Книга Убивство и неупокоенные духи - Робертсон Дэвис
Шрифт:
Интервал:
Закладка:
Я пошел и изо всех сил следил за своими манерами. Не набрасывался на еду как волк, хотя кормили там несравнимо лучше, чем у нас в пансионе. Все время говорил «Пожалуйста», «Сердечно благодарю, мэм», «Роскошное угощение» и «Спасибо, я до того сыт, что больше ни кусочка не влезет» и почтительно слушал стариков. Старуха Элизабет сидела на одном конце стола, старый Юстас на другом, а по сторонам – вся родня. Я был единственный чужак и, клянусь, чувствовал себя избранным. Эти люди привыкли есть серебряными вилками, и я очень за собой следил. Ни разу даже не взглянул на Вирджинию, она сидела где-то ближе к другому концу этого длинного стола. Но прежде чем уйти, я всем подряд пожал руки, и когда коснулся ручки Вирджинии, то меня тряхнуло, будто я взялся за ручку электрической батареи. И я набрался храбрости и спросил у миссис Альмы, можно ли мне будет навестить их еще раз, и она ответила: «Конечно».
Так все и началось. Еще осень не наступила, как я уже ходил с Вирджинией. Рассказывал ей про свои замыслы. Бахвалился, наверно, как всегда парни бахвалятся перед девушками. Гил, то были славные деньки. Ты наверняка никогда ничего такого не чувствовал. Это было уникально, как мы говорим о некоторых архитектурных задачах.
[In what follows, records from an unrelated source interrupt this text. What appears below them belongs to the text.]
Background: an optimization exercise with open tools, aiming at small area. Do not read the settings as production practice.
The RTL was checked by simulation tests, not by an equivalence proof against the original design.
No activity file was given, so power comes from the tool's default toggle rates.

==> design.v <==
package bp_pkg;
  localparam logic [1:0] NPC_SEQ = 2'b00;
  localparam logic [1:0] NPC_BR  = 2'b01;
  localparam logic [1:0] NPC_J   = 2'b10;
  localparam logic [1:0] NPC_JR  = 2'b11;
  localparam logic [1:0] CTR_WNT = 2'b01;
  localparam logic [1:0] CTR_WT  = 2'b10;
  localparam int unsigned TAG_MAX_W = 28;
  typedef struct packed {
    logic                 valid;
    logic [TAG_MAX_W-1:0] tag;
    logic [1:0]           op;
    logic [31:0]          target;
    logic [1:0]           ctr;
  } btb_entry_t;
  localparam btb_entry_t BTB_RESET = {1'b0, {TAG_MAX_W{1'b0}}, NPC_SEQ, 32'h0, CTR_WNT};
  function automatic logic [1:0] ctr_step(input logic [1:0] ctr, input logic taken);
    ctr_step = ctr;
    if (taken && ctr != 2'b11) begin
      ctr_step = ctr + 2'b01;
    end else if (!taken && ctr != 2'b00) begin
      ctr_step = ctr - 2'b01;
    end
  endfunction
endpackage
module bp_ras #(
  parameter int unsigned Depth = 4
) (
  input  logic                   clk,
  input  logic                   rst,
  input  logic                   push_i,
  input  logic                   pop_i,
  input  logic [31:0]            push_data_i,
  output logic [31:0]            top_o,
  output logic [$clog2(Depth):0] count_o
);
  localparam int unsigned PtrW = $clog2(Depth);
  localparam int unsigned CntW = $clog2(Depth) + 1;
  logic [31:0]     stack_q [Depth];
  logic [PtrW-1:0] top_q, top_d;
  logic [CntW-1:0] cnt_q, cnt_d;
  always_comb begin
    top_d = top_q;
    cnt_d = cnt_q;
    if (pop_i && cnt_q != '0) begin
      top_d = top_q - PtrW'(1);
      cnt_d = cnt_q - CntW'(1);
    end
    if (push_i) begin
      top_d = top_d + PtrW'(1);
      if (cnt_d != CntW'(Depth)) begin
        cnt_d = cnt_d + CntW'(1);
      end
    end
  end
  always_ff @(posedge clk or posedge rst) begin
    if (rst) begin
      top_q <= '0;
      cnt_q <= '0;
      for (int i = 0; i < int'(Depth); i++) begin
        stack_q[i] <= '0;
      end
    end else begin
      top_q <= top_d;
      cnt_q <= cnt_d;
      if (push_i) begin
        stack_q[top_d] <= push_data_i;
      end
    end
  end
  assign top_o   = stack_q[top_q];
  assign count_o = cnt_q;
endmodule
import bp_pkg::*;
module branch_predictor #(
  parameter int unsigned ENTRIES   = 32,
  parameter int unsigned RAS_DEPTH = 8
) (
  input  logic        clk,
  input  logic        rst,
  input  logic        req,
  input  logic [31:0] PC_PF,
  input  logic        flush,
  input  logic        upd_valid,
  input  logic [31:0] upd_pc,
  input  logic [1:0]  upd_op,
  input  logic        upd_taken,
  input  logic [31:0] upd_target,
  input  logic        upd_call,
  output logic        pred_valid,
  output logic        pred_hit,
  output logic        pred_taken,
  output logic [31:0] target_addr_final
);
  localparam int unsigned IdxW = $clog2(ENTRIES);
  logic                 btb_valid_q  [ENTRIES];
  logic [TAG_MAX_W-1:0] btb_tag_q    [ENTRIES];
  logic [1:0]           btb_op_q     [ENTRIES];
  logic [31:0]          btb_target_q [ENTRIES];
  logic [1:0]           btb_ctr_q    [ENTRIES];
  logic                 pred_valid_q, pred_hit_q, pred_taken_q;
  logic [31:0]          target_q;
  logic [IdxW-1:0]      lk_idx, up_idx;
  logic [TAG_MAX_W-1:0] lk_tag, up_tag;
  logic                 lk_hit, lk_taken, up_hit, upd_en;
  logic [31:0]          lk_target, lk_jump_target;
  logic [1:0]           up_ctr;
  logic                 lk_valid, up_valid;
  logic [TAG_MAX_W-1:0] lk_etag, up_etag;
  logic [1:0]           lk_op, lk_ctr, up_ctr_old;
  logic [31:0]          lk_etarget;
  logic [31:0]          ras_top;
  logic                 ras_nonempty;
  assign lk_idx = PC_PF[IdxW+1:2];
  assign lk_tag = TAG_MAX_W'(PC_PF[31:IdxW+2]);
  assign up_idx = upd_pc[IdxW+1:2];
  assign up_tag = TAG_MAX_W'(upd_pc[31:IdxW+2]);
  assign lk_valid   = btb_valid_q[lk_idx];
  assign lk_etag    = btb_tag_q[lk_idx];
  assign lk_op      = btb_op_q[lk_idx];
  assign lk_etarget = btb_target_q[lk_idx];
  assign lk_ctr     = btb_ctr_q[lk_idx];
  assign lk_hit = lk_valid && (lk_etag == lk_tag);
  always_comb begin
    lk_taken = 1'b0;
    if (lk_hit) begin
      case (lk_op)
        NPC_BR:        lk_taken = lk_ctr[1];
        NPC_J, NPC_JR: lk_taken = 1'b1;
        default:       lk_taken = 1'b0;
      endcase
    end
  end
  always_comb begin
    lk_jump_target = lk_etarget;
    if (lk_op == NPC_JR && ras_nonempty) begin
      lk_jump_target = ras_top;
    end
    lk_target = lk_taken ? lk_jump_target : (PC_PF + 32'd4);
  end
  always_ff @(posedge clk or posedge rst) begin
    if (rst) begin
      pred_valid_q <= 1'b0;
      pred_hit_q   <= 1'b0;
      pred_taken_q <= 1'b0;
      target_q     <= '0;
    end else begin
      if (flush) begin
        pred_valid_q <= 1'b0;
      end else if (req) begin
        pred_valid_q <= 1'b1;
      end
      if (req) begin
        pred_hit_q   <= lk_hit;
        pred_taken_q <= lk_taken;
        target_q     <= lk_target;
      end
    end
  end
  assign pred_valid        = pred_valid_q;
  assign pred_hit          = pred_hit_q;
  assign pred_taken        = pred_taken_q;
  assign target_addr_final = target_q;
  assign upd_en = upd_valid && (upd_op != NPC_SEQ);
  assign up_valid   = btb_valid_q[up_idx];
  assign up_etag    = btb_tag_q[up_idx];
  assign up_ctr_old = btb_ctr_q[up_idx];
  assign up_hit = up_valid && (up_etag == up_tag);
  always_comb begin
    if (!up_hit) begin
      up_ctr = upd_taken ? CTR_WT : CTR_WNT;
    end else if (upd_op == NPC_BR) begin
      up_ctr = up_ctr_old;
      if (upd_taken && up_ctr_old != 2'b11) begin
        up_ctr = up_ctr_old + 2'b01;
      end else if (!upd_taken && up_ctr_old != 2'b00) begin
        up_ctr = up_ctr_old - 2'b01;
      end
    end else begin
      up_ctr = up_ctr_old;
    end
  end
  always_ff @(posedge clk or posedge rst) begin
    if (rst) begin
      for (int i = 0; i < int'(ENTRIES); i++) begin
        btb_valid_q[i]  <= 1'b0;
        btb_tag_q[i]    <= '0;
        btb_op_q[i]     <= NPC_SEQ;
        btb_target_q[i] <= '0;
        btb_ctr_q[i]    <= CTR_WNT;
      end
    end else if (upd_en) begin
      btb_valid_q[up_idx]  <= 1'b1;
      btb_tag_q[up_idx]    <= up_tag;
      btb_op_q[up_idx]     <= upd_op;
      btb_target_q[up_idx] <= upd_target;
      btb_ctr_q[up_idx]    <= up_ctr;
    end
  end
  logic                      ras_push, ras_pop;
  logic [31:0]               ras_push_data;
  logic [$clog2(RAS_DEPTH):0] ras_count;
  assign ras_push      = upd_en && upd_call;
  assign ras_pop       = upd_en && (upd_op == NPC_JR);
  assign ras_push_data = upd_pc + 32'd8;   
  bp_ras #(
    .Depth (RAS_DEPTH)
  ) u_ras (
    .clk         (clk),
    .rst         (rst),
    .push_i      (ras_push),
    .pop_i       (ras_pop),
    .push_data_i (ras_push_data),
    .top_o       (ras_top),
    .count_o     (ras_count)
  );
  assign ras_nonempty = (ras_count != '0);
endmodule
==> run.sh <==
#!/bin/bash
# synth_recipe.tcl (not shown) runs the flow's synth.tcl, then flattens the netlist and writes it again
# the make line also repeats each setting of config.mk as NAME=value (left out here)
make -C /OpenROAD-flow-scripts/flow DESIGN_CONFIG=/design/flow/config.mk WORK_HOME=/design/flow/orfs CLKGATE_MAP_FILE= SYNTH_SCRIPT=/design/flow/synth_recipe.tcl finish
==> config.mk <==
export PLATFORM = sky130hd
export DESIGN_NAME = branch_predictor
export DESIGN_NICKNAME = branch_predictor
export VERILOG_FILES = /design/flow/design.v
export SDC_FILE = /design/flow/constraint.sdc
export NUM_CORES = 4
export LEC_CHECK = 0
export CAP_MARGIN = 20
export CORE_MARGIN = 2
export CORE_UTILIZATION = 35
export PLACE_DENSITY = 0.5
export SLEW_MARGIN = 20
==> constraint.sdc <==
create_clock -name core_clock -period 6.5 [get_ports {clk}]
set_input_delay 1.3000 -clock core_clock [delete_from_list [all_inputs] [get_ports {clk}]]
set_output_delay 1.3000 -clock core_clock [all_outputs]
set_load 0.01 [all_outputs]
==> notes.md <==
[final cells by class]
cell class	count	area [um2]	share of cell area (%)
tap	4120	5150	3.99
clock inverter	86	1120	0.866
inverter	67	255	0.198
antenna	23	57.6	0.0446
multi-input combinational	6203	48000	37.2
timing repair buffer	966	9500	7.36
sequential	2282	57100	44.3
clock buffer	397	7920	6.13
[worst reg2reg max path, cell delays in order, from the launching register on]
cell and delay (ps):
dfrtp_1 810, o22ai_1 310, nor4_1 750, a31oi_1 380, a21oi_1 360, nand4_1 130
nor3_1 520, buf_4 220, nand4_1 180, buf_12 240, buf_4 180, o41ai_1 440
o2bb2ai_1 110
Мистер Макомиш, заносчивый эгоист, недооценивает Гила. Недооценивает юных влюбленных всех времен. Гил будто наяву слышит, как взмывает ввысь голос матери, декламирующей Оссиана:
«Дивно вздымались пред ним перси девы, белые, словно лебеди грудь, плывущей по быстронесущимся волнам. То была Кольна-дона, владычица арф, дочь короля! Ее голубые глаза обратились на Тоскара, и любовь ее воспылала!»[20]
– И вот наконец пришло для меня время заговорить с Нельсоном Вандерлипом и просить у него руки Вирджинии. Ох как я трусил, клянусь Вечным! Никто никогда, за всю историю человечества, так не трусил, как я в тот день. Нельсон был в черном шелковом жилете, с кармашком для часов, а на цепи от часов у него висело множество печаток, и еще у него были старомодные бакенбарды: не борода, а такие большие пушистые штуки по сторонам лица. Моряки называют такие «хваталки для бугров», уж не знаю, что это значит. И вот он сидел после воскресного ужина в гостиной и только поглядывал на меня полузакрытыми глазами.
Да, думает Гил, точно так же, как ты смотрел на меня, когда я просил руки Мальвины. И ты тогда мне сказал, что я занесся не по чину, ты… неудачник!
– Впрочем, он был благосклонен. Но сказал, что придется подождать. Отслужить семь лет за Рахиль, как он выразился: он вечно сыпал цитатами из Писания. Но я больше ни о чем и не просил. Он не сказал «нет». Должно быть, увидел во мне правильные задатки. Понял, что на меня поставить – верное дело.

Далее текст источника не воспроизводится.